2 responses to “How To Analyze Whole Genome Sequencing Data For Absolute Beginners Part 2A: Matched Tumor-Normal Mutation Calling With Mutect2”

Mani

July 9, 2026

Hi Dr. Lei,

In the high-confidence filtering command, the second AF condition is FORMAT/AF[0:1] <= 0.03 || FORMAT/AF[0:1] == ".". Since our sample order is tumor, normal (confirmed via bcftools query -l), AF[0:1] indexes sample 0 (tumor) — specifically tumor's AF for its 2nd ALT allele — not the normal sample. However, the filter criteria statement describes this condition as "Normal AF ≤ 0.03: Ensures mutation is not present in normal tissue." These two don't match: the command checks tumor's own (mostly missing) 2nd-allele AF, while the stated intent is to check the normal sample's AF. To actually filter on normal-sample AF, should this be FORMAT/AF[1:0] <= 0.03 || FORMAT/AF[1:0] == "." instead — using sample index 1 (normal) rather than allele index 1 on sample 0 (tumor)? Please confirm which was intended before we treat tumor1_high_confidence.vcf.gz as germline-filtered.

1. Lei
  
  July 9, 2026
  
  Hi Mani,
  
  Good catch, and thanks for laying it out so precisely. You’re reading the indexing correctly and I had it wrong.
  
  bcftools FORMAT subscripts are [sample:value], so FORMAT/AF[0:1] pulls sample 0 (the tumor) and its second ALT allele, not the normal at all.
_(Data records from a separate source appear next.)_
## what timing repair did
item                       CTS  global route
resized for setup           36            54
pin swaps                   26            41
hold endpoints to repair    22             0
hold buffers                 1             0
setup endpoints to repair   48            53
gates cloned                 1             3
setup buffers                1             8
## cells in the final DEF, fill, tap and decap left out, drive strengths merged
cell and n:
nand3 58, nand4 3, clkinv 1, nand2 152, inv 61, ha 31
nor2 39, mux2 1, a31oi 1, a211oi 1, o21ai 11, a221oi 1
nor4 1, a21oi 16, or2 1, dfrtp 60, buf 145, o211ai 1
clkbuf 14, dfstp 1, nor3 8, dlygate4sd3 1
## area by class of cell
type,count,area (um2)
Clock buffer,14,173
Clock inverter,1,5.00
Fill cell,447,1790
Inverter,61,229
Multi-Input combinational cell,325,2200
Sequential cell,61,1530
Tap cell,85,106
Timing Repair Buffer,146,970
<file path="config.mk">
export PLATFORM = sky130hd
export DESIGN_NAME = clk_fwd_lock_ctrl_flat
export DESIGN_NICKNAME = d
export VERILOG_FILES = /design/src/rtl/mopshub_clk_pkg.sv /design/src/rtl/clk_fwd_lock_ctrl_if.sv /design/src/rtl/clk_fwd_lock_ctrl_sync_2ff.sv /design/src/rtl/clk_fwd_lock_ctrl.sv /design/src/flat_wrapper.sv
export SDC_FILE = /design/constraint.sdc
export NUM_CORES = 1
export LEC_CHECK = 0
export ABC_AREA = 1
export CAP_MARGIN = 20
export CORE_AREA = 2 2 55 57
export DETAILED_ROUTE_END_ITERATION = 8
export DIE_AREA = 0 0 57 59
export PLACE_DENSITY = 0.84
export SYNTH_ARGS = -nofsm -noshare
export SYNTH_HDL_FRONTEND = slang
export SYNTH_SLANG_ARGS = --single-unit
export TNS_END_PERCENT = 5
</file>
<file path="constraint.sdc">
create_clock -name clk -period 4.7 [get_ports clk]
set_clock_uncertainty 0.1 [all_clocks]
set_input_delay 0.47 -clock clk [delete_from_list [all_inputs] [get_ports clk]]
set_output_delay 0.47 -clock clk [all_outputs]
set_load 0.05 [all_outputs]
</file>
What I meant to check was the normal sample’s allele fraction, which is sample index 1, value 0.
  
  I also added a normal-depth condition, FORMAT/DP[1:0] >= 10. The reasoning: a low normal AF only means the mutation is absent from the normal if there were enough normal reads to detect it in the first place. At a position with two or three reads of normal coverage, the AF can read 0 (or come back as “.”) just because nothing was sampled there, and the old logic would pass that off as “clean.” Requiring at least 10 reads in the normal means a variant clears the germline filter because the normal truly lacks it, not because we didn’t look hard enough. The zero-coverage case in my test VCF is exactly the one this guards against.
  
  I’ve updated the command and added a comment to confirm sample order with bcftools query -l first, since everything depends on it. The upstream steps (FilterMutectCalls, the panel of normals, the germline resource) aren’t affected, so only this final set needed regenerating. Thanks again for catching it before it spread downstream.